Hexacyanometallate as an effective building unit: Soft supramolecular networks to 3D functional porous coordination frameworks

Abstract

Modular synthesis of soft materials, e.g. block copolymers, organic thin films and molecular inclusion compounds, promise precession engineering of specific properties and functions. Amongst them, the class of molecular compounds (also termed as inclusion compounds) is of particular interest because of their widespread applications in the field of magnetism,1 ferroelasticity,2 non-linear optical effects,3 chemical storage4 and catalysis.5 Moreover, extended networks sustained solely by non-covalent interactions exhibit a greater degree of flexibility resulting in selectivity in terms of guest accommodation.6 The flexible structure could be compared to a human hand as it is very easy to recognize forms and shapes which is also having multifunctional characters.
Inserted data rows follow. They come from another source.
$ cat config.mk
export PLATFORM = sky130hd
export DESIGN_NAME = tfn_sqrt
export DESIGN_NICKNAME = d
export VERILOG_FILES = /design/src/design/tfn_pkg.sv /design/src/design/tfn_sqrt.sv
export SDC_FILE = /design/constraint.sdc
export NUM_CORES = 2
export LEC_CHECK = 0
export ABC_CLOCK_PERIOD_IN_PS = 21200
export BUFFER_PORTS_ARGS = -buffer_cell sky130_fd_sc_hd__buf_2
export CAP_MARGIN = 20
export CORE_MARGIN = 1
export CORE_UTILIZATION = 37
export DETAILED_ROUTE_END_ITERATION = 8
export MAX_ROUTING_LAYER = met4
export PLACE_DENSITY = 0.54
export RECOVER_POWER = 100
export SKIP_LAST_GASP = 1
export SLEW_MARGIN = 10
export SYNTH_ARGS = -nofsm -noshare
export SYNTH_HDL_FRONTEND = slang
export SYNTH_SLANG_ARGS = --single-unit
$ cat constraint.sdc
create_clock -name clock -period 21.2 [get_ports clock]
set_clock_uncertainty 0.15 [all_clocks]
set_input_delay 4.24 -clock clock [delete_from_list [all_inputs] [get_ports clock]]
set_output_delay 4.24 -clock clock [all_outputs]
set_load 0.005 [all_outputs]
$ cat src/design/tfn_pkg.sv
// Shared definitions for the triangle face normal unit.
// Holds the axis count, the result width and the per-transaction flag bundle.
// No dependencies.
`timescale 1ns / 1ps

package tfn_pkg;

   // Number of vector components (x, y, z).
   localparam int NUM_AXES = 3;

   // Width of each normal component on the result channel.
   localparam int NORMAL_WIDTH = 16;

   // Flags that travel alongside each transaction from the cross product stage on.
   typedef struct packed {
      logic [NUM_AXES-1:0] neg;  // Sign of each cross product component.
      logic                deg;  // Cross product is the zero vector.
   } flags_type;

endpackage

$ cat src/design/tfn_sqrt.sv
// Pipelined integer square root of each quotient, one root bit per stage.
// The running square is updated incrementally, so no multiplier is needed.
// Depends on tfn_pkg.
`timescale 1ns / 1ps

module tfn_sqrt
   import tfn_pkg::*;
#(
   parameter int NORMAL_FRAC_BITS = 14,
   localparam int QW = 2 * NORMAL_FRAC_BITS + 1,
   localparam int RW = NORMAL_FRAC_BITS + 1
) (
   input  logic                          clock,
   input  logic                          reset,
   input  logic                          in_valid,
   output logic                          in_stall,
   input  logic [NUM_AXES-1:0][QW-1:0]   in_val,
   input  flags_type                     in_flags,
   output logic                          out_valid,
   input  logic                          out_stall,
   output logic [NUM_AXES-1:0][RW-1:0]   out_root,
   output flags_type                     out_flags
);

   localparam int NQ = RW;
   localparam int R2W = 2 * NORMAL_FRAC_BITS + 2;
   localparam int R2X = R2W + 1;

   // Stage valid bits and the stall chain.
   logic [NQ-1:0] v_ff, v_in, en;
   wire  [NQ:0]   st_c;
   wire  [NQ:0]   vs;

   assign st_c[NQ] = out_stall;
   assign vs[0]    = in_valid;

   genvar k;
   generate
      for (k = 0; k < NQ; k++) begin : g_flow
         assign st_c[k] = v_ff[k] && st_c[k+1];
         assign vs[k+1] = v_ff[k];
         assign en[k]   = !st_c[k];
         assign v_in[k] = en[k] ? vs[k] : v_ff[k];
      end
   endgenerate

   assign in_stall  = st_c[0];
   assign out_valid = v_ff[NQ-1];

   always_ff @(posedge clock) begin
      if (reset) begin
         v_ff <= '0;
      end else begin
         v_ff <= v_in;
      end
   end

   // Radicand, partial root and its square per stage.
   logic [QW-1:0]  val_ff [NQ][NUM_AXES], val_in [NQ][NUM_AXES];
   logic [RW-1:0]  r_ff [NQ][NUM_AXES], r_in [NQ][NUM_AXES];
   logic [R2W-1:0] r2_ff [NQ][NUM_AXES], r2_in [NQ][NUM_AXES];
   flags_type      f_ff [NQ], f_in [NQ];

   // Stage s tries root bit NORMAL_FRAC_BITS - s: (r + 2^b)^2 = r^2 + r*2^(b+1) + 2^(2b).
   always_comb begin
      logic [RW-1:0]  rp;
      logic [R2W-1:0] r2p;
      logic [R2X-1:0] t2;
      int             b;
      for (int s = 0; s < NQ; s++) begin
         b = NORMAL_FRAC_BITS - s;
         if (s == 0) begin
            f_in[s] = in_flags;
         end else begin
            f_in[s] = f_ff[s-1];
         end
         for (int i = 0; i < NUM_AXES; i++) begin
            if (s == 0) begin
               val_in[s][i] = in_val[i];
               rp  = '0;
               r2p = '0;
            end else begin
               val_in[s][i] = val_ff[s-1][i];
               rp  = r_ff[s-1][i];
               r2p = r2_ff[s-1][i];
            end
            t2 = R2X'(r2p) + (R2X'(rp) << (b + 1)) + (R2X'(1) << (2 * b));
            if (t2 <= R2X'(val_in[s][i])) begin
               r_in[s][i]  = rp | (RW'(1) << b);
               r2_in[s][i] = t2[R2W-1:0];
            end else begin
               r_in[s][i]  = rp;
               r2_in[s][i] = r2p;
            end
         end
      end
   end

   always_ff @(posedge clock) begin
      for (int s = 0; s < NQ; s++) begin
         if (en[s]) begin
            val_ff[s] <= val_in[s];
            r_ff[s]   <= r_in[s];
            r2_ff[s]  <= r2_in[s];
            f_ff[s]   <= f_in[s];
         end
      end
   end

   // Outputs.
   always_comb begin
      for (int i = 0; i < NUM_AXES; i++) begin
         out_root[i] = r_ff[NQ-1][i];
      end
   end
   assign out_flags = f_ff[NQ-1];

endmodule

==> impl_metrics.toml <==
[status]
outcome = "finished with violations"
violations_in_the_final_reports = "capacitance limit, slew limit"

[pwr]
cellPowerDensity_nw_per_um2 = 150
vdd.ir_drop.worst_mv = 0.0845
switching_share = 0.352
combinationalPowerShare = 0.393
seq_power_share = 0.381
clock_share_of_power = 0.225
power.static_leakage_nw = 47.3
p_int_w = 0.0114
switching_component_of_the_power_w = 0.00622

[die]
initial_core_util = 0.372
core_region_area_sq_um = 285000
die_outline_width_microns = 537
fp.dieH_microns = 537
io-pin-count = 146
row_count = 196
dieArea_sq_um = 288000

[clock_network]
tritoncts_clock_tree = "done"
cts-resized-gates = 0
clk_root_buffer_cell = "clkbuf_16"
numClockSinks = 2202
cts_inserted_buffers = 237
cts.clk_slew.worst_paths_ns = 0.06
clock_path_buffers = 4
worstSkewPairLatency_ns = 0.87
postCtsSetupBuffers = 0
postCtsHoldBufs = 0
htree_levels = 4

[sta]
max_clock_freq_mhz = 64.2
worst_slew_pin_tran_ns = 7.81
finalCritPeriodShare = 0.735
slew_headroom = -4.20
setup_total_negative_slack_ns = 0
fin_crit_ns = 15.58
setup_repair_after_global_routing_missed_its_margin = "no"
final_hold_viol_count = 0
finalSetupViolations = 0
finalMaxSlewViolations = 2182

[yosys]
synthesis.instances = 7884
synthDistinctLibCells = 111
synth_top_family_by_area = "adder cells"
post_synth_instance_area_sq_um = 106000
synth_edf_count = 2187
most_used_dff_post_synth = "edfxtp_1"
flops_latches_synth = 2202
syn-mean-instance-area_sq_um = 13.4
post_synth_and_or_nand_nor_area_fraction = 0.0948
multiplexer_area_fraction_after_synthesis = 0.0186
synth_compound_area_frac = 0.0771
async_flop_share = 0
post_synth_xor_area_fraction = 0.0577
sequential_cell_area_fraction_in_the_yosys_report = 0.623
yosysWarnings = 0
yosys.area_share.adder = 0.0975

[global_route]
grt_antenna_before_repair = 1
grt_remaining_overflow = 0
grt_pass1_vias = 60600
grt_pass1_wl_microns = 334000
grt_start_max_net_pins = 155
gr-usage-all-layers = 0.149

[drt]
drt_iter0_drc = 3145
detail_route.vias_per_cell = 4.93
antenna_left = 0
routed-via-count = 59900
drt-wirelength-per-cell_microns = 17.4
drt-total-wl_microns = 211000
drt_pass1_iterations = 5
post-route-drc-count = 0

[layout]
fraction_of_final_layout_cells_with_drive_strength_greater_than_1 = 0.0737
finalNonFillerCells = 12100
final_net_count = 9106
flow.area_growth_from_synthesis_pct = 11.6

[setup_path]
timing.reg2reg.setup_slack_ns = 10.64
crit_end_category = "primary output"
cp_data_arrival_time_ns = 11.19
worst_r2r_endpoint = "val_ff[1][224]"
kind_of_critical_path = "input port to primary output"
critical_path_required_ns = 16.81
critical_path.startpoint_type = "input port"
r2r_cells = 5
worstReg2RegStart = "v_ff[14]"
critPathMaxFanout = 69

[hold_path]
hold_path_startpoint = "f_ff[0][1]"
hold_class = "flip-flop to flip-flop"
hold_depth = 0
min_to = "f_ff[0][5]"

[flow_run]
drv.max_cap_violation_count = 31

[placed_design]
io_buffer_count = 145
dp_cells = 11700
place_hpwl_microns = 165000
gpl.final_weighted_congestion = 0.921
==> metal layers <==
layer,track usage,wire [microns]
met1,0.203,104000
met2,0.232,94200
met3,0.0173,6540
met4,0.0484,6500
met5,-,0
==> area by class of cell <==
class / count / area [sq um]
tap: 3762 / 4710
antenna: 1 / 2.50
multi-input combinational: 4871 / 36500
fill: 26100 / 167000
inverter: 699 / 2640
clock inverter: 142 / 1330
clock buffer: 284 / 6210
timing repair buffer: 175 / 805
sequential: 2202 / 66000
==> cell usage after synthesis, types with 22 or more instances <==
| library cell | instances | area (sq um) |
|---|---|---|
| a211oi_1 | 60 | 450 |
| a21o_1 | 185 | 1390 |
| a21oi_1 | 341 | 1710 |
| a31oi_1 | 61 | 382 |
| and2_1 | 96 | 601 |
| and3_1 | 80 | 500 |
| and4_1 | 41 | 359 |
| buf_4 | 56 | 420 |
| clkbuf_1 | 38 | 143 |
| edfxtp_1 | 2187 | 65700 |
| ha_1 | 825 | 10300 |
| inv_1 | 693 | 2600 |
| mux2_2 | 141 | 1590 |
| nand2_1 | 417 | 1570 |
| nand2b_1 | 62 | 388 |
| nand3_1 | 217 | 1090 |
| nand4_1 | 168 | 1050 |
| nor2_1 | 415 | 1560 |
| nor2b_1 | 74 | 463 |
| nor3_1 | 123 | 616 |
| nor3b_1 | 22 | 165 |
| nor4_1 | 112 | 701 |
| nor4b_1 | 23 | 201 |
| o211ai_1 | 32 | 240 |
| o21a_1 | 59 | 443 |
| o21ai_0 | 191 | 956 |
| o21bai_1 | 28 | 210 |
| or3_1 | 23 | 144 |
| xnor2_1 | 435 | 3810 |
| xor2_1 | 262 | 2290 |
==> registers in the layout (all words and copies together), names as in the netlist <==
signal and cells:
f_ff 60, r2_ff 585, r_ff 324, val_ff 1218
v_ff 15
==> power groups by stage <==
| stage | combinational, W | sequential (W) | clock [W] |
|---|---|---|---|
| after floorplan | 0.00547 | 0.00645 | 0 |
| after global routing | 0.00782 | 0.00685 | 0.00426 |
| after detailed placement | 0.00700 | 0.00683 | 0 |
| after CTS | 0.00706 | 0.00674 | 0.00411 |
| after global placement | 0.00682 | 0.00682 | 0 |
| final | 0.00695 | 0.00673 | 0.00398 |
==> placed cells by master (no fill, tap or decap), drive strengths merged, types with 208 or more instances in the layout <==
| cell | Yosys | layout |
|---|---|---|
| clkbuf | 38 | 342 |
| o21ai | 208 | 208 |
| a21oi | 346 | 346 |
| ha | 825 | 825 |
| edfxtp | 2187 | 2187 |
| inv | 697 | 694 |
| xor2 | 262 | 262 |
| nor2 | 418 | 418 |
| nand3 | 217 | 217 |
| nand2 | 417 | 417 |
| xnor2 | 435 | 435 |
==> through the flow <==
stage / power (W) / hold slack, ns / instance area (sq um) / utilization / worst slack, ns
2_1_floorplan: 0.0119 / 0.250 / 106000 / - / 0.772
3_3_place_gp: 0.0136 / 0.254 / 111000 / 0.389 / 8.91
3_5_place_dp: 0.0138 / 0.255 / 111000 / 0.389 / 8.94
4_1_cts: 0.0179 / 0.268 / 119000 / 0.416 / 8.92
5_1_grt: 0.0189 / 0.271 / 118000 / 0.415 / 4.52
6_report: 0.0177 / 0.265 / 118000 / 0.415 / 5.62
==> critical path: stages <==
cell and delay (ns):
clkbuf_1 0.13, and3_1 0.27, clkinvlp_2 2.30, nor2_1 1.09, and2_0 0.48, inv_6 0.19
nor3_1 0.64, clkbuf_1 0.37, nand4_1 0.16, clkbuf_1 0.77, inv_1 0.35, buf_2 0.17
==> worst max path at each step <==
stage,from,endpoint,slack (ns),cells after the start
floorplan,out_stall,in_stall,0.77,9
global placement,out_stall,in_stall,8.91,12
global route,out_stall,in_stall,4.52,12
detailed placement,out_stall,in_stall,8.94,12
CTS,out_stall,in_stall,8.92,12
finish,out_stall,in_stall,5.62,12
==> cell families (layout without fill, tap and decap cells) <==
kind of cell,count (synthesis),count (layout)
buffers and inverters,813,1300
multiplexers,172,172
AND/OR/NAND/NOR,1952,1952
adder cells (fa/ha/maj),825,825
XOR/XNOR,697,697
flip-flops,2202,2202
other,1,4
AO/OA/AOI/OAI,1222,1222
Power figures use the tool's default switching activity.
Crystalline solids have intrinsic advantages where crystallinity allows an efficient collection of guests because of the large number of same repeating porous units, whereas flexibility produces a highly selective capture of guests. Designing new class of functional host materials based on the art of host–guest systems, one could easily extrapolate the attributes of both crystallinity and flexibility in such type of materials. Such modular nature of a host framework would provide not only rigid properties, but also enzyme-like soft specificity, producing intelligent host materials that are responsive to guests under the appropriate conditions.